Created attachment 1300111 [details] stdout from openstack overcloud deploy -e ~/environment.yaml --templates Description of problem: With Ocata release, scaling up compute nodes or deleting compute nodes ends with UPDATE_FAILED as the Heat status. Although UPDATE_FAILED is listed as status, a new node is brought up by scale up and the node is deleted successfully when deleting nodes. This problem doesn't happen in Newton. Version-Release number of selected component (if applicable): openstack-tripleo-common-6.1.0-2.el7ost.noarch openstack-heat-api-8.0.2-2.el7ost.noarch openstack-heat-api-cfn-8.0.2-2.el7ost.noarch openstack-heat-common-8.0.2-2.el7ost.noarch openstack-heat-engine-8.0.2-2.el7ost.noarch openstack-tripleo-heat-templates-6.1.0-1.el7ost.noarch openstack-mistral-api-4.0.2-1.el7ost.noarch openstack-mistral-common-4.0.2-1.el7ost.noarch openstack-mistral-engine-4.0.2-1.el7ost.noarch openstack-mistral-executor-4.0.2-1.el7ost.noarch openstack-nova-api-15.0.6-3.el7ost.noarch openstack-nova-cert-15.0.6-3.el7ost.noarch openstack-nova-common-15.0.6-3.el7ost.noarch openstack-nova-compute-15.0.6-3.el7ost.noarch openstack-nova-conductor-15.0.6-3.el7ost.noarch openstack-nova-placement-api-15.0.6-3.el7ost.noarch openstack-nova-scheduler-15.0.6-3.el7ost.noarch How reproducible: Always Steps to Reproduce: 1. Deploy undercloud and overcloud using instack-virt-setup environment. 1 controller and 1 compute node is brought up in overcloud. 2. Scale up overcloud using: [stack@instack ~]$ cat environment.yml parameter_defaults: ComputeCount: 2 openstack overcloud deploy -e ~/environment.yml --templates Actual results: New compute node is brought up, but CLI command and heat status ends with UPDATE_FAILED status. Expected results: New compute node is brought up and SUCCESS is indicated as status. Additional info: See attachments for stdout and openstack service logs.
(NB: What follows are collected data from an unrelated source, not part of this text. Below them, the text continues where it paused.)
<file path="src/design/tlmep_pkg.sv">
// ----------------------------------------------------------------------------
// tlmep_pkg
// Types, codes and helper functions of the TID-to-link mapping parser.
// ----------------------------------------------------------------------------
package tlmep_pkg;

    localparam int NUM_TIDS = 8;
    localparam int TDATA_W  = 80;
    localparam logic [7:0] CTRL_MASK = 8'h3F;

    localparam logic KIND_MAP     = 1'b0;
    localparam logic KIND_SUMMARY = 1'b1;

    typedef enum logic [2:0] {
        PH_CONTROL  = 3'd0,
        PH_PRESENCE = 3'd1,
        PH_SWITCH   = 3'd2,
        PH_DURATION = 3'd3,
        PH_MAPPING  = 3'd4,
        PH_DONE     = 3'd5
    } phase_t;

    typedef enum logic [1:0] {
        ST_OK     = 2'd0,
        ST_SHORT  = 2'd1,
        ST_EXCESS = 2'd2
    } status_t;

    typedef struct packed {
        logic        last_result;
        logic [1:0]  status;
        logic [7:0]  presence_bits;
        logic [23:0] duration_tu;
        logic        duration_present;
        logic [15:0] switch_time_tu;
        logic        switch_present;
        logic        default_mapping;
        logic [1:0]  direction;
        logic [15:0] link_bitmap;
        logic [2:0]  tid;
        logic        result_kind;
    } result_t;

    typedef struct packed {
        logic [1:0] count;
        result_t    r0;
        result_t    r1;
    } push_t;

    typedef struct packed {
        phase_t     phase;
        logic       tid_load;
        logic [2:0] tid;
    } adv_t;

    // lowest set presence bit at or above from; bit 3 set means none
    function automatic logic [3:0] first_tid(input logic [7:0] pres, input logic [3:0] from);
        logic [3:0] r;
        r = 4'(NUM_TIDS);
        for (int t = NUM_TIDS - 1; t >= 0; t--)
        begin
            if (4'(t) >= from && pres[t])
            begin
                r = 4'(t);
            end
        end
        return r;
    endfunction

    // section that follows the one just completed
    function automatic adv_t advance(input phase_t done, input logic [5:0] ctrl,
                                     input logic [7:0] pres);
        adv_t       a;
        logic [3:0] ft;
        a.phase    = PH_DONE;
        a.tid_load = 1'b0;
        a.tid      = 3'd0;
        ft         = first_tid(pres, 4'd0);
        if (done < PH_PRESENCE && !ctrl[2])
        begin
            a.phase = PH_PRESENCE;
        end
        else if (done < PH_SWITCH && ctrl[3])
        begin
            a.phase = PH_SWITCH;
        end
        else if (done < PH_DURATION && ctrl[4])
        begin
            a.phase = PH_DURATION;
        end
        else if (!ft[3])
        begin
            a.phase    = PH_MAPPING;
            a.tid_load = 1'b1;
            a.tid      = ft[2:0];
        end
        return a;
    endfunction

endpackage

</file>
<file path="src/design/tlmep_parser.sv">
// ----------------------------------------------------------------------------
// tlmep_parser
// Parse state of the element and per-byte decode into zero to two results.
// ----------------------------------------------------------------------------
module tlmep_parser
(
    input  logic             clk,
    input  logic             rst_n,
    input  logic             fire,
    input  logic [7:0]       data_byte,
    input  logic             is_last,
    output tlmep_pkg::push_t push
);

    tlmep_pkg::phase_t phase_reg, phase_next;
    logic [1:0]  idx_reg, idx_next;
    logic [5:0]  ctrl_reg, ctrl_next;
    logic [7:0]  pres_reg, pres_next;
    logic [2:0]  tid_reg, tid_next;
    logic [7:0]  low_reg, low_next;
    logic [15:0] sw_reg, sw_next;
    logic [23:0] dur_reg, dur_next;
    logic        excess_reg, excess_next;

    tlmep_pkg::adv_t    adv;
    tlmep_pkg::result_t ctx;
    logic               map_done;
    logic [15:0]        bitmap;
    logic [3:0]         ft;
    logic [1:0]         status;

    always_ff @(posedge clk or negedge rst_n)
    begin
        if (!rst_n)
        begin
            phase_reg <= tlmep_pkg::PH_CONTROL;
        end
        else if (fire)
        begin
            phase_reg <= phase_next;
        end
    end

    always_ff @(posedge clk or negedge rst_n)
    begin
        if (!rst_n)
        begin
            idx_reg    <= '0;
            ctrl_reg   <= '0;
            pres_reg   <= '0;
            tid_reg    <= '0;
            low_reg    <= '0;
            sw_reg     <= '0;
            dur_reg    <= '0;
            excess_reg <= 1'b0;
        end
        else if (fire)
        begin
            idx_reg    <= idx_next;
            ctrl_reg   <= ctrl_next;
            pres_reg   <= pres_next;
            tid_reg    <= tid_next;
            low_reg    <= low_next;
            sw_reg     <= sw_next;
            dur_reg    <= dur_next;
            excess_reg <= excess_next;
        end
    end

    always_comb
    begin
        phase_next  = phase_reg;
        idx_next    = idx_reg;
        ctrl_next   = ctrl_reg;
        pres_next   = pres_reg;
        tid_next    = tid_reg;
        low_next    = low_reg;
        sw_next     = sw_reg;
        dur_next    = dur_reg;
        excess_next = excess_reg;
        map_done    = 1'b0;
        bitmap      = '0;
        adv         = '0;
        ft          = tlmep_pkg::first_tid(pres_reg, {1'b0, tid_reg} + 4'd1);

        case (phase_reg)
            tlmep_pkg::PH_CONTROL:
            begin
                ctrl_next = 6'(data_byte & tlmep_pkg::CTRL_MASK);
                adv       = tlmep_pkg::advance(tlmep_pkg::PH_CONTROL, ctrl_next, pres_reg);
            end
            tlmep_pkg::PH_PRESENCE:
            begin
                pres_next = data_byte;
                adv       = tlmep_pkg::advance(tlmep_pkg::PH_PRESENCE, ctrl_reg, pres_next);
            end
            tlmep_pkg::PH_SWITCH:
            begin
                if (idx_reg == 2'd0)
                begin
                    sw_next  = {8'h00, data_byte};
                    idx_next = 2'd1;
                end
                else
                begin
                    sw_next = {data_byte, sw_reg[7:0]};
                    adv     = tlmep_pkg::advance(tlmep_pkg::PH_SWITCH, ctrl_reg, pres_reg);
                end
            end
            tlmep_pkg::PH_DURATION:
            begin
                case (idx_reg)
                    2'd0:    dur_next[7:0]   = dur_reg[7:0] | data_byte;
                    2'd1:    dur_next[15:8]  = dur_reg[15:8] | data_byte;
                    2'd2:    dur_next[23:16] = dur_reg[23:16] | data_byte;
                    default: dur_next        = dur_reg;
                endcase
                if (idx_reg >= 2'd2)
                begin
                    adv = tlmep_pkg::advance(tlmep_pkg::PH_DURATION, ctrl_reg, pres_reg);
                end
                else
                begin
                    idx_next = idx_reg + 2'd1;
                end
            end
            tlmep_pkg::PH_MAPPING:
            begin
                if (ctrl_reg[5])
                begin
                    bitmap   = {8'h00, data_byte};
                    map_done = 1'b1;
                end
                else if (idx_reg == 2'd0)
                begin
                    low_next = data_byte;
                    idx_next = 2'd1;
                end
                else
                begin
                    bitmap   = {data_byte, low_reg};
                    map_done = 1'b1;
                end
                if (map_done)
                begin
                    idx_next = 2'd0;
                    if (!ft[3])
                    begin
                        tid_next = ft[2:0];
                    end
                    else
                    begin
                        phase_next = tlmep_pkg::PH_DONE;
                    end
                end
            end
            default:
            begin
                excess_next = 1'b1;
            end
        endcase

        if (adv.phase != tlmep_pkg::PH_CONTROL)
        begin
            phase_next = adv.phase;
            idx_next   = 2'd0;
            if (adv.tid_load)
            begin
                tid_next = adv.tid;
            end
        end

        ctx.last_result      = 1'b0;
        ctx.status           = tlmep_pkg::ST_OK;
        ctx.presence_bits    = pres_next;
        ctx.duration_tu      = dur_next;
        ctx.duration_present = ctrl_next[4];
        ctx.switch_time_tu   = sw_next;
        ctx.switch_present   = ctrl_next[3];
        ctx.default_mapping  = ctrl_next[2];
        ctx.direction        = ctrl_next[1:0];
        ctx.link_bitmap      = '0;
        ctx.tid              = '0;
        ctx.result_kind      = tlmep_pkg::KIND_SUMMARY;

        if (excess_next)
        begin
            status = tlmep_pkg::ST_EXCESS;
        end
        else if (phase_next >= tlmep_pkg::PH_DONE)
        begin
            status = tlmep_pkg::ST_OK;
        end
        else
        begin
            status = tlmep_pkg::ST_SHORT;
        end

        push.count = {1'b0, map_done} + {1'b0, is_last};
        push.r1    = ctx;
        push.r1.status      = status;
        push.r1.last_result = 1'b1;
        if (map_done)
        begin
            push.r0             = ctx;
            push.r0.result_kind = tlmep_pkg::KIND_MAP;
            push.r0.tid         = tid_reg;
            push.r0.link_bitmap = bitmap;
            push.r0.last_result = !is_last;
        end
        else
        begin
            push.r0 = push.r1;
        end

        if (is_last)
        begin
            phase_next  = tlmep_pkg::PH_CONTROL;
            idx_next    = '0;
            ctrl_next   = '0;
            pres_next   = '0;
            tid_next    = '0;
            low_next    = '0;
            sw_next     = '0;
            dur_next    = '0;
            excess_next = 1'b0;
        end
    end

endmodule

</file>
<file path="src/design/tlmep_out_fifo.sv">
// ----------------------------------------------------------------------------
// tlmep_out_fifo
// Result queue that takes up to two results per cycle and hands out one.
// ----------------------------------------------------------------------------
module tlmep_out_fifo
#(
    parameter int DEPTH = 4
)
(
    input  logic               clk,
    input  logic               rst_n,
    input  logic               push_en,
    input  tlmep_pkg::push_t   push,
    output logic               room,
    output logic               out_valid,
    input  logic               out_ready,
    output tlmep_pkg::result_t out_data
);

    localparam int PTR_W = $clog2(DEPTH);
    localparam int CNT_W = $clog2(DEPTH + 1);

    tlmep_pkg::result_t mem_reg [DEPTH];
    logic [PTR_W-1:0]   wr_ptr_reg, wr_ptr_next;
    logic [PTR_W-1:0]   rd_ptr_reg, rd_ptr_next;
    logic [CNT_W-1:0]   count_reg, count_next;
    logic [PTR_W-1:0]   wr_ptr_inc;
    logic [1:0]         n;
    logic               pop;

    function automatic logic [PTR_W-1:0] inc(input logic [PTR_W-1:0] p);
        return (p == PTR_W'(DEPTH - 1)) ? '0 : p + 1'b1;
    endfunction

    assign n          = push_en ? push.count : 2'd0;
    assign pop        = out_valid && out_ready;
    assign wr_ptr_inc = inc(wr_ptr_reg);
    assign out_valid  = count_reg != '0;
    assign out_data   = mem_reg[rd_ptr_reg];
    assign room       = count_reg <= CNT_W'(DEPTH - 2);

    always_comb
    begin
        case (n)
            2'd1:    wr_ptr_next = wr_ptr_inc;
            2'd2:    wr_ptr_next = inc(wr_ptr_inc);
            default: wr_ptr_next = wr_ptr_reg;
        endcase
        rd_ptr_next = pop ? inc(rd_ptr_reg) : rd_ptr_reg;
        count_next  = count_reg + CNT_W'(n) - CNT_W'(pop);
    end

    always_ff @(posedge clk or negedge rst_n)
    begin
        if (!rst_n)
        begin
            wr_ptr_reg <= '0;
            rd_ptr_reg <= '0;
            count_reg  <= '0;
        end
        else
        begin
            wr_ptr_reg <= wr_ptr_next;
            rd_ptr_reg <= rd_ptr_next;
            count_reg  <= count_next;
        end
    end

    always_ff @(posedge clk)
    begin
        if (n != 2'd0)
        begin
            mem_reg[wr_ptr_reg] <= push.r0;
        end
        if (n == 2'd2)
        begin
            mem_reg[wr_ptr_inc] <= push.r1;
        end
    end

endmodule

</file>
<file path="src/design/tid_link_map_element_parser.sv">
// Results enter the result queue on the edge that accepts their byte and leave in order.
// Throughput: one byte per cycle while the result queue keeps two free slots; a byte
// that closes a mapping and ends the element writes both results into the queue at once.
// The output queue (FIFO_DEPTH entries, one read per cycle) sets the sustained rate.
// Reset: rst_n clears the parse state and empties the result queue at once.
// ----------------------------------------------------------------------------
// tid_link_map_element_parser
// Byte-serial parser of a TID-to-link mapping element information field.
// ----------------------------------------------------------------------------
module tid_link_map_element_parser
#(
    parameter int FIFO_DEPTH = 4
)
(
    input  logic                          clk,
    input  logic                          rst_n,
    input  logic                          s_axis_tvalid,
    output logic                          s_axis_tready,
    input  logic [7:0]                    s_axis_tdata,  // data_byte
    input  logic                          s_axis_tlast,  // is_last
    output logic                          m_axis_tvalid,
    input  logic                          m_axis_tready,
    // tid, link_bitmap, direction, default_mapping, switch_present, switch_time_tu,
    // duration_present, duration_tu, presence_bits, status, zero pad
    output logic [tlmep_pkg::TDATA_W-1:0] m_axis_tdata,
    output logic                          m_axis_tuser,  // result_kind
    output logic                          m_axis_tlast   // last_result
);

    tlmep_pkg::push_t   push;
    tlmep_pkg::result_t res;
    logic               fire;

    assign fire = s_axis_tvalid && s_axis_tready;

    tlmep_parser u_parser
    (
        .clk       (clk),
        .rst_n     (rst_n),
        .fire      (fire),
        .data_byte (s_axis_tdata),
        .is_last   (s_axis_tlast),
        .push      (push)
    );

    tlmep_out_fifo
    #(
        .DEPTH (FIFO_DEPTH)
    )
    u_fifo
    (
        .clk       (clk),
        .rst_n     (rst_n),
        .push_en   (fire),
        .push      (push),
        .room      (s_axis_tready),
        .out_valid (m_axis_tvalid),
        .out_ready (m_axis_tready),
        .out_data  (res)
    );

    assign m_axis_tdata = {6'd0, res.status, res.presence_bits, res.duration_tu,
                           res.duration_present, res.switch_time_tu, res.switch_present,
                           res.default_mapping, res.direction, res.link_bitmap, res.tid};
    assign m_axis_tuser = res.result_kind;
    assign m_axis_tlast = res.last_result;

endmodule

</file>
Created attachment 1300112 [details] heat, nova, ironic, and mistral service logs
Hey folks, is this issue related to a scaling issue or a problem when doing upgrades/updates? Seems to be a stack update problem when scaling up.
It looks like a puppet error but we would need the logs from the host that the error occurred on. Please provide a sosreport from the controller that it failed on. Alternatively the information may show up in an 'openstack stack failures list overcloud'
@Carlos, the issue occurs during scale up.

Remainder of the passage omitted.